All 10 hospitals operating in northern Gaza have received evacuation orders, the U.N.’s office for the coordination of humanitarian affairs said. Staff have refused to leave, saying evacuation would mean death for patients on ventilators.
Tens of thousands of civilians are sheltering in Shifa Hospital, the territory’s largest. Israel accuses Hamas of having a secret command post beneath the hospital but has not provided much evidence. Hamas denies the allegations.
Strikes hit within 50 meters (yards) of Al Quds Hospital after it received two calls from Israeli authorities on Sunday ordering it to evacuate, the Palestinian Red Crescent rescue service said. Some windows were blown out, and rooms were covered in debris. It said 14,000 people are sheltering there
Israel says it targets Hamas fighters and infrastructure and that the militants operate among civilians, putting them in danger.
Beyond the fighting, conditions for civilians in Gaza are continually deteriorating as food, water, medicine and fuel run dangerously low amid a weekslong Israeli siege.
On Sunday, the largest convoy of humanitarian aid yet — 33 trucks — entered the territory from Egypt. Relief workers say the amount is still far less than what is needed for the population of 2.3 million people.

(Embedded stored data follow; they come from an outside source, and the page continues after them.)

## config.mk

```make
export PLATFORM = sky130hd
export DESIGN_NAME = varredura_display
export DESIGN_NICKNAME = d
export VERILOG_FILES = /design/src/rtl/varredura_display.sv
export SDC_FILE = /design/constraint.sdc
export NUM_CORES = 1
export LEC_CHECK = 0
export ABC_AREA = 1
export ABC_CLOCK_PERIOD_IN_PS = 4900
export BUFFER_PORTS_ARGS = -buffer_cell sky130_fd_sc_hd__buf_2
export CAP_MARGIN = 20
export CORE_ASPECT_RATIO = 1.75
export CORE_MARGIN = 10
export CORE_UTILIZATION = 40
export CTS_CLUSTER_DIAMETER = 200
export DETAILED_ROUTE_END_ITERATION = 10
export GPL_ROUTABILITY_DRIVEN = 1
export HOLD_SLACK_MARGIN = 0.12
export PLACE_DENSITY = 0.68
export RECOVER_POWER = 50
export SYNTH_ARGS = -nofsm -noshare
export SYNTH_HDL_FRONTEND = slang
export SYNTH_SLANG_ARGS = --single-unit
```

## constraint.sdc

```tcl
create_clock -name clk -period 4.9 [get_ports clk]
set_clock_uncertainty 0.15 [all_clocks]
set_input_delay 0.245 -clock clk [delete_from_list [all_inputs] [get_ports clk]]
set_output_delay 0.245 -clock clk [all_outputs]
set_load 0.01 [all_outputs]
```
### src/rtl/reg_select_sequencer_if.sv
// Instruction-in / register-index-out handshake bundle for the register-select sequencer.
interface reg_select_sequencer_if;

  logic [reg_select_pkg::IR_W-1:0]  ir_in;
  logic                             ir_valid;
  logic                             ir_ready;
  logic [reg_select_pkg::REG_W-1:0] sel_idx;
  logic [1:0]                       sel_role;
  logic                             sel_valid;
  logic                             sel_last;
  logic                             sel_ready;

  modport master (
    output ir_in, ir_valid, sel_ready,
    input  ir_ready, sel_idx, sel_role, sel_valid, sel_last
  );

  modport slave (
    input  ir_in, ir_valid, sel_ready,
    output ir_ready, sel_idx, sel_role, sel_valid, sel_last
  );

endinterface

The siege has pushed Gaza’s infrastructure nearly to collapse. With no central power for weeks and little fuel, hospitals are struggling to keep emergency generators running to operate incubators and other life-saving equipment. The U.N. agency for Palestinian refugees, known as UNRWA, has been trying to keep water pumps and bakeries running. Last week, U.N. officials said hunger was growing.

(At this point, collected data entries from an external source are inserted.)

**src/rtl/aes_block_packer.sv**
```systemverilog
// Purpose: packs a byte-serial plaintext stream into 128-bit AES blocks, first byte in the MSB lane.
// Latency: block_valid is registered on the edge that accepts the 16th byte and is visible the next cycle.
// Backpressure: byte_ready drops while a finished block waits; the block is held frozen until block_ready.
module aes_block_packer #(
    // Bytes per block. The datapath is sized for AES-128 and only 16 is supported.
    parameter int NBYTES = 16
) (
    input  logic         clk,
    input  logic         rst,
    input  logic         clear,
    input  logic [7:0]   byte_in,
    input  logic         byte_valid,
    output logic         byte_ready,
    output logic [127:0] block_data,
    output logic         block_valid,
    input  logic         block_ready,
    output logic [4:0]   fill_count
);

    typedef enum logic {
        ST_FILL = 1'b0,
        ST_FULL = 1'b1
    } state_t;

    state_t         state_q,       state_d;
    logic [127:0]   block_data_q,  block_data_d;
    logic           block_valid_q, block_valid_d;
    logic [4:0]     fill_count_q,  fill_count_d;

    logic           byte_acc;
    logic           handoff;
    logic           last_byte;

    // Ready comes from state and reset only, so it never loops through byte_valid or block_ready.
    assign byte_ready = (state_q == ST_FILL) && !rst;
    assign byte_acc   = byte_valid && byte_ready;
    assign handoff    = block_valid_q && block_ready;
    assign last_byte  = (fill_count_q == 5'(NBYTES - 1));

    // Next-state: clear outranks both handshakes; bytes land in the lane selected by fill_count.
    always_comb begin
        state_d       = state_q;
        block_data_d  = block_data_q;
        block_valid_d = block_valid_q;
        fill_count_d  = fill_count_q;

        if (clear) begin
            // Partial bytes already written into block_data stay there; only the count is dropped.
            state_d       = ST_FILL;
            block_valid_d = 1'b0;
            fill_count_d  = 5'd0;
        end else begin
            case (state_q)
                ST_FILL: begin
                    if (byte_acc) begin
                        for (int i = 0; i < 16; i++) begin
                            if (fill_count_q[3:0] == 4'(i)) begin
                                block_data_d[127 - 8*i -: 8] = byte_in;
                            end
                        end
                        fill_count_d = fill_count_q + 5'd1;
                        if (last_byte) begin
                            state_d       = ST_FULL;
                            block_valid_d = 1'b1;
                        end
                    end
                end
                ST_FULL: begin
                    // block_data is left as-is after handoff so the core can still see it.
                    if (handoff) begin
                        state_d       = ST_FILL;
                        block_valid_d = 1'b0;
                        fill_count_d  = 5'd0;
                    end
                end
                default: begin
                    state_d       = ST_FILL;
                    block_valid_d = 1'b0;
                    fill_count_d  = 5'd0;
                end
            endcase
        end
    end

    // State registers with synchronous reset; reset also zeroes the block register.
    always_ff @(posedge clk) begin
        if (rst) begin
            state_q       <= ST_FILL;
            block_data_q  <= '0;
            block_valid_q <= 1'b0;
            fill_count_q  <= 5'd0;
        end else begin
            state_q       <= state_d;
            block_data_q  <= block_data_d;
            block_valid_q <= block_valid_d;
            fill_count_q  <= fill_count_d;
        end
    end

    assign block_data  = block_data_q;
    assign block_valid = block_valid_q;
    assign fill_count  = fill_count_q;

endmodule

```
**config.mk**
```make
export PLATFORM = sky130hd
export DESIGN_NAME = aes_block_packer
export DESIGN_NICKNAME = d
export VERILOG_FILES = /design/src/rtl/aes_block_packer.sv
export SDC_FILE = /design/constraint.sdc
export NUM_CORES = 1
export LEC_CHECK = 0
export CORE_MARGIN = 2
export CORE_UTILIZATION = 48
export CTS_CLUSTER_SIZE = 24
export DETAILED_ROUTE_END_ITERATION = 10
export GPL_ROUTABILITY_DRIVEN = 0
export PLACE_DENSITY = 0.75
export SETUP_SLACK_MARGIN = 0.15
export SYNTH_ARGS = -nofsm -noshare
export SYNTH_HDL_FRONTEND = slang
export SYNTH_SLANG_ARGS = --single-unit
```
**constraint.sdc**
```tcl
create_clock -name clk -period 2.3 [get_ports clk]
set_input_delay 0.69 -clock clk [delete_from_list [all_inputs] [get_ports clk]]
set_output_delay 0.69 -clock clk [all_outputs]
set_load 0.01 [all_outputs]
```
==> impl_metrics.csv <==
group,metric,value,unit
yosys,synth.avg_cell_area,8.452,µm²
final_layout,multi_input_area,0.002501,mm²
placement,place.detailed.hpwl,10.88,mm
power_and_ir_drop,irDropWorstVdd,0.0004451,V
yosys,mappedNetlistNets,675,
floorplan,dieWidth,111.6,µm
final_layout,diodes,0,
setup_path,worst_setup_path_startpoint,"fill_count[3]$_SDFFE_PP0P_",
power_and_ir_drop,pwr_density_cell,662.1,mW/mm²
yosys,synth_adder_area_share,1.127,%
final_layout,fill_cells,935,
clock_network,cts.clk_slew.worst_paths,0.06,ns
route,wire_per_inst,18.11,µm
clock_network,cts-hold-fix-buffers,0,
clock_network,postCtsSetupRepairBufs,0,
clock_network,clockBufferDepth,2,
yosys,post_synthesis_share_of_cell_area_spent_on_xor_and_xnor_gates,0,%
setup_path,cp_data_required_time,1.61,ns
yosys,ys_dominant_reg_cell,"dfxtp_1",
setup_path,path_delay_family,"buffers and inverters",
yosys,synth_top_family_by_area,"compound AO/OA/AOI/OAI gates",
setup_path,timing.critical_path.to_type,"output port",
run,maxCapViolations,0,
route,drt-vias-per-instance,5.929,
min_path,hold_path.class,"flip-flop to flip-flop",
floorplan,floorplan.rows,39,
floorplan,die_height,111.6,µm
global_route,global_routing_met2_resource_utilization,46.38,%
global_route,grt_start_max_net_pins,67,
final_layout,finalNetCount,802,
yosys,post-synth-top-count-cell,"dfxtp_1",
final_layout,area.growth.synth_to_final,40.02,%
yosys,synth_edf_count,0,
clock_network,cts-htree-levels,4,
yosys,synth.yosys.seq_area_share,48.67,%
sta,unrepaired_setup_endpoints_after_global_routing,"false",
setup_path,critPathLaunchType,"flip-flop",
setup_path,worstPathCellList,"clkdlybuf4s50_1",
final_layout,post_route_cells_drive_above_1_share,10.92,%
placement,pre_cts_ws,-0.1047,ns
setup_path,crit_arrival,1.38,ns
route,dr.first_iter.drc_count,465,
global_route,gr-usage-met1,33.32,%
sta,max_clock_freq,0.4837,GHz
setup_path,critical-path-max-stage-delay,0.56,ns
route,drtPass1Iterations,6,
clock_network,clkLatencyLatePin,0.41,ns
clock_network,cts_num_sinks,135,
yosys,post_synth_most_frequent_cells,"135 x dfxtp_1, 128 x nand3_1, 124 x a21oi_1",
floorplan,design.core.area,0.01137,mm²
sta,finClkSkew,0.01390,ns
yosys,synth.area.top_cells,"dfxtp_1 49%, nand3_1 12%, a21oi_1 11%",
placement,buffer_ports.inserted,147,
setup_path,reg_to_reg_startpoint,"fill_count[1]$_SDFFE_PP0P_",
clock_network,cts_buffers,17,
global_route,global_route.usage.total,26.78,%
yosys,synth_area,0.005553,mm²
floorplan,initial_core_util,48.84,%
yosys,synthDominantAreaCellType,"dfxtp_1",
sta,min_period,2.068,ns
global_route,groute.layer.met3.usage,6.042,%
power_and_ir_drop,leakage,2.549,nW
route,final_antenna_net_count,0,
final_layout,register_area,0.002711,mm²
sta,finalMaxSlewViolations,0,
route,route.vias.total,5573,
status,status,"completed",
sta,setup_viol,0,
min_path,min_from,"block_data[14]$_SDFFE_PP0P_",
yosys,muxShareOfSynthArea,1.577,%
yosys,synth_compound_area_share,23.30,%
setup_path,rrSetupSlack,0.41,ns
yosys,asr_flop_ratio_synth,0,%
yosys,postSynthCellCount,657,
route,drcViolationCount,0,
sta,relSlewSlack,55.66,%
setup_path,cp.buffers_inverters,1,
setup_path,cp_max_fo,9,
sta,timing.hold.ws,0.4794,ns
route,detailed_route_wl,17.02,mm
global_route,first_global_vias,5298,
yosys,register_bit_total_from_synthesis,135,
sta,finalHoldViolations,0,
clock_network,clock_tree_from_tritoncts,"done",
yosys,yosys.area_share.simple,18.95,%
yosys,synth_top_area_share,48.67,%
yosys,synth-warning-count,0,
yosys,netlist-cell-type-count,39,
power_and_ir_drop,total_power,5.148,mW
sta,timing_worst_slew_pin_value,0.6651,ns
sta,final.period_utilization,89.89,%
setup_path,worst_path_max_delay_cell,"clkdlybuf4s50_1",
setup_path,timing.setup.critical_path_class,"flip-flop to output port",
global_route,grt_antenna_before_repair,0,
global_route,grt_busiest_layer,"met2",
floorplan,design.die.area,0.01244,mm²
global_route,globalRoute.totalOverflow,0,
global_route,grt_first_pass_wirelength,26.94,mm
sta,final_critical_path_setup_slack,0.2324,ns
floorplan,top_level_ports,148,
clock_network,clock-root-buffer,"clkbuf_16",
==> layer usage <==
| metal | share of wire [%] | vias up |
|---|---|---|
| met5 | 0 | - |
| met4 | 1.9 | 0 |
| met3 | 7.7 | 25 |
| met2 | 51 | 274 |
| met1 | 39 | 2640 |
| li1 | - | 2634 |
==> cells by family (layout without fill, tap and decap cells) <==
| group | Yosys count | count (layout) |
|---|---|---|
| AO/OA/AOI/OAI | 252 | 252 |
| AND/OR/NAND/NOR | 180 | 180 |
| flip-flops | 135 | 135 |
| buffers and inverters | 77 | 217 |
| multiplexers | 8 | 8 |
| adder cells (fa/ha/maj) | 5 | 5 |
==> final timing paths <==
check,end,cells after the start
min reg2reg,block_data[14]$_SDFFE_PP0P_,2
max reg2reg,fill_count[4]$_SDFFE_PP0P_,6
max,fill_count[3],1
min,block_data[14]$_SDFFE_PP0P_,2
==> repair_timing <==
item,CTS,global route
endpoints found under the setup margin,2,8
pin swaps,0,0
resized for setup,2,7
==> sequential cells by signal, summed over array words and instances (netlist names) <==
register	flops
block_data	128
fill_count	5
state_q	1
block_valid	1
==> stage by stage <==
stage / setup TNS, ns / util [%] / std cells / area (µm²)
2_1_floorplan: 0 / - / 657 / 5554
5_1_grt: 0 / 68.38 / 940 / 7775
4_1_cts: 0 / 68.23 / 940 / 7757
3_3_place_gp: -0.06381 / 63.33 / 908 / 7201
3_5_place_dp: -3.152 / 63.33 / 908 / 7201
6_report: 0 / 68.38 / 940 / 7775
==> worst reg2reg max path, delay by kind of cell (launching register included) <==
family                   cells  cell delay, ns
AND/OR/NAND/NOR              2            0.41
adder cells (fa/ha/maj)      2            0.65
AO/OA/AOI/OAI                1            0.12
flip-flops                   1            0.40
buffers and inverters        1            0.26
==> cells in the final DEF, fill, tap and decap left out, types with 7 or more instances in the layout <==
| cell type | instances |
|---|---|
| buf_4 | 27 |
| o21ai_1 | 40 |
| nand3_1 | 127 |
| buf_12 | 7 |
| clkdlybuf4s50_1 | 145 |
| clkbuf_16 | 17 |
| o21ai_0 | 80 |
| dfxtp_1 | 130 |
| a21oi_1 | 124 |
==> layout make-up <==
cell class / instances / area share, %
Sequential cell: 135 / 34.87
Multi-Input combinational cell: 445 / 32.17
Timing Repair Buffer: 180 / 23.24
Clock buffer: 19 / 5.568
Tap cell: 143 / 2.301
Clock inverter: 13 / 1.561
Inverter: 5 / 0.2897
==> report_power, final <==
part,total (mW),switching [mW],internal (mW)
Clock,2.54,1.04,1.50
Combinational,0.262,0.175,0.0870
Sequential,2.35,0.00534,2.34
Total,5.15,1.22,3.93
No activity file was read; power rests on OpenSTA's default activity.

On Saturday, crowds of people broke into four U.N. facilities and took food supplies in what the U.N called a sign that civil order was starting to break down amid increasing desperation.
Israel also opened two water lines in southern Gaza within the past week, according to the Israeli military body responsible for Palestinian civilian affairs. The Associated Press could not independently verify that either line was functioning. Communications were restored to most of Gaza on Sunday more than a day without phone and internet services.
Meanwhile, domestic pressure has increased on Israel’s government to secure the release of 239 hostages seized by Hamas fighters during the Oct. 7 attack. Desperate family members of the Israeli captives met with Netanyahu on Saturday and expressed support for an exchange.
The fighting has raised concerns that the violence could spread across the region. Israel and the Lebanese militant group Hezbollah have engaged in daily skirmishes along Israel’s northern border.
In the West Bank, Israel said its warplanes carried out airstrikes Monday against militants clashing with its forces in the Jenin refugee camp, the scene of repeated Israeli raids. Hamas said four of its fighters were killed there. As of Sunday, Israeli forces and settlers have killed 115 Palestinians, including 33 children, in the West Bank, half of them during search-and-arrest operations, the U.N. said.
The Israeli military said early Monday that its aircraft hit military infrastructure in Syria after rockets from there fell in open Israeli territory. Syrian opposition groups said strikes destroyed three trucks entering eastern Syria from Iraq, and soon after Iranian-backed militias fired rockets at U.S. positions in Syria.
Roughly 250,000 Israelis have been evacuated from their homes because of violence along the border with Gaza and the northern border with Lebanon, according to the Israeli military.